Correlation of BOLD fMRI signal with perception in synesthesia. A, Stimulus and task paradigm. Each trial contained four epochs. The first epoch consisted of three presentations of the same auditory stimulus (shown by spectrograms in row labeled “Aud”) and a visual fixation screen (row labeled “Vis”) for a duration of 6 s (row labeled “Time”). In the second epoch, the patient fixated a word corresponding to the location of the somatosensory percept (if any). In the third epoch, the patient fixated the intensity of the somatosensory percept. In the fourth epoch, the subject fixated (resting baseline). B, Average response to trials, classified by whether they evoked none or a weak somatosensory percept (left trace, mean response of OP1 and OP4 voxels ±SEM) or a medium or strong somatosensory percept (right trace). C, The amplitude of the fMRI signal to single trials classified by the strength of the evoked somatosensory percepts.

Figure 3.

Responses to somatosensory stimulation. A, Stimulus and task paradigm. Three successive 2 s trials are shown. The somatosensory stimulus (row labeled “SS”) consisted of four repetitions of 200 Hz vibrotactile stimulation within a 250 ms ON/250 ms OFF square wave envelope delivered to the body part circled in red (left hand in first trial, right hand in second trial, no stimulation in third trial). The visual stimulus (labeled “Vis”) was identical in all trials. The behavioral task was to fixate the central crosshairs at all times, except when the left foot was stimulated, when the subject fixated the words “Left Foot.” B, An axial slice at the location of secondary somatosensory cortex in the operculum. Underlay shows average anatomical dataset from nine normal controls; colored voxels show significant responses to somatosensory stimulation (p < 0.01 corrected).
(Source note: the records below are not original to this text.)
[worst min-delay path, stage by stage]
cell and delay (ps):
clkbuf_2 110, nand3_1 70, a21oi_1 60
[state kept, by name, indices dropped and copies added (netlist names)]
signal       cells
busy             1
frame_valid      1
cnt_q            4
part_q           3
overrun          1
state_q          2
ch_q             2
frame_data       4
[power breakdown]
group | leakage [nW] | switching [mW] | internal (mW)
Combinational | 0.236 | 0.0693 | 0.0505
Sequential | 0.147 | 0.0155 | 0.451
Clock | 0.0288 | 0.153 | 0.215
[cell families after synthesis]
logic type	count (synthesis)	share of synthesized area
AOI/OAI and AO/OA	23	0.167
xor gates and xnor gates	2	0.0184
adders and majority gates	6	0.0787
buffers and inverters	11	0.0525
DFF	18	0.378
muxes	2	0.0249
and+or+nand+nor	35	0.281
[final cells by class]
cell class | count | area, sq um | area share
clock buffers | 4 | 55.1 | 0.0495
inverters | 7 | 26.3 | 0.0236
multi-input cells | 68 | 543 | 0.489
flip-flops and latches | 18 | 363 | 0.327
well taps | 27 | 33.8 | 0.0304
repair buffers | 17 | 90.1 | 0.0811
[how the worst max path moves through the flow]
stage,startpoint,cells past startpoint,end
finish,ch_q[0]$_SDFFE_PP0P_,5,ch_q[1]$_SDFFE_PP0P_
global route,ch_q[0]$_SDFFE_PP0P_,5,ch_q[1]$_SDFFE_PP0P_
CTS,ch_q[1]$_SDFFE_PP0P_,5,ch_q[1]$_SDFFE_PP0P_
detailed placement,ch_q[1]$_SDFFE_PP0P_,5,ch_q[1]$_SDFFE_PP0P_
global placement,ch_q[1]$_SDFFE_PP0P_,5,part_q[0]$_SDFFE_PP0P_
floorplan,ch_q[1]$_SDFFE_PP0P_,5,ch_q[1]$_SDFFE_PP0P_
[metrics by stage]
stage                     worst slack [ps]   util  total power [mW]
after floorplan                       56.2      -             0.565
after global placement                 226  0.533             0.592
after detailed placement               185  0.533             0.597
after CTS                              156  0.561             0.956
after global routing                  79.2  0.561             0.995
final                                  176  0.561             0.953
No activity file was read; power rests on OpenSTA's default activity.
==> src/rtl/configurable_mux.sv <==
// rtl/configurable_mux.sv - N-input one-hot-free select mux over a flattened input bus
// Purpose: returns slice sel_i of data_i; out-of-range selects return 0.
// Ports:   data_i [nb_inputs*nb_bits_data] flattened inputs (slice 0 = LSBs),
//          sel_i [nb_sel] select, data_o [nb_bits_data] selected slice.
module configurable_mux #(
   parameter int nb_bits_data = 32,
   parameter int nb_inputs    = 2,
   parameter int nb_sel       = 1
) (
   input  logic [nb_inputs*nb_bits_data-1:0] data_i,
   input  logic [nb_sel-1:0]                 sel_i,
   output logic [nb_bits_data-1:0]           data_o
);

   always_comb begin
      data_o = '0;
      for (int i = 0; i < nb_inputs; i++) begin
         if (sel_i == nb_sel'(i)) begin
            data_o = data_i[i*nb_bits_data +: nb_bits_data];
         end
      end
   end

endmodule
===== src/rtl/iq_fifo.sv =====
// In-order instruction queue: register-array FIFO with a combinational head
// so the issue logic can decode the oldest entry in the same cycle.
module iq_fifo #(
    parameter int DEPTH = 4,
    parameter int WIDTH = 16
) (
    input  logic                     clk,
    input  logic                     rst_n,
    input  logic                     push,
    input  logic [WIDTH-1:0]         push_data,
    input  logic                     pop,
    output logic [WIDTH-1:0]         head,
    output logic [$clog2(DEPTH):0]   count,
    output logic                     empty
);

    localparam int AW = $clog2(DEPTH);
    localparam int CW = AW + 1;

    logic [AW-1:0]    wr_ptr_q;
    logic [AW-1:0]    rd_ptr_q;
    logic [CW-1:0]    count_q;
    logic [WIDTH-1:0] mem_q [DEPTH];
    logic             full;
    logic             do_push;
    logic             do_pop;

    assign empty   = (count_q == '0);
    assign full    = (count_q == CW'(DEPTH));
    assign do_pop  = pop & ~empty;
    assign do_push = push & (~full | do_pop);
    assign head    = mem_q[rd_ptr_q];
    assign count   = count_q;

    // Power-of-two depth lets the pointers wrap by plain overflow.
    always_ff @(posedge clk or negedge rst_n) begin
        if (!rst_n) begin
            wr_ptr_q <= '0;
            rd_ptr_q <= '0;
            count_q  <= '0;
        end else begin
            if (do_push) wr_ptr_q <= wr_ptr_q + AW'(1);
            if (do_pop)  rd_ptr_q <= rd_ptr_q + AW'(1);
            case ({do_push, do_pop})
                2'b10:   count_q <= count_q + CW'(1);
                2'b01:   count_q <= count_q - CW'(1);
                default: count_q <= count_q;
            endcase
        end
    end

    always_ff @(posedge clk) begin
        if (do_push) mem_q[wr_ptr_q] <= push_data;
    end

endmodule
Black arrow highlights strong opercular activity. C, Responses to somatosensory stimulation in the patient's operculum. Black arrow highlights weak activity. Black square shows location of right thalamic lesion. D, Volume of cortex responding to somatosensory stimulation in four cytoarchitectonic subdivisions of the operculum. The left hatched bar in each pair shows the mean ± SEM volume in nine normal controls; the right solid bar in each pair shows the patient. The label under each pair of bars identifies the subdivision. E, BOLD fMRI time course of the response to somatosensory stimulation. The black bar under the x-axis shows the duration of the 2 s stimulation trial for right hand stimulation (left trace) and left hand stimulation (right trace). Purple lines show the deconvolved event-related time series representing the average response to a single trial. Solid purple line shows the signal change in the peak operculum voxel of the patient (black arrow in C). Dashed purple line shows the peak signal change (mean ± SEM) in nine normal controls. Vertical black lines show the latency of the peak of the response (solid bar for patient, dashed bar for patient). F, Responses to left hand stimulation in the operculum of normal controls. G, Responses to left hand stimulation in the patient. H, Responses to right hand stimulation in the operculum of normal controls. I, Responses to right hand stimulation in the patient.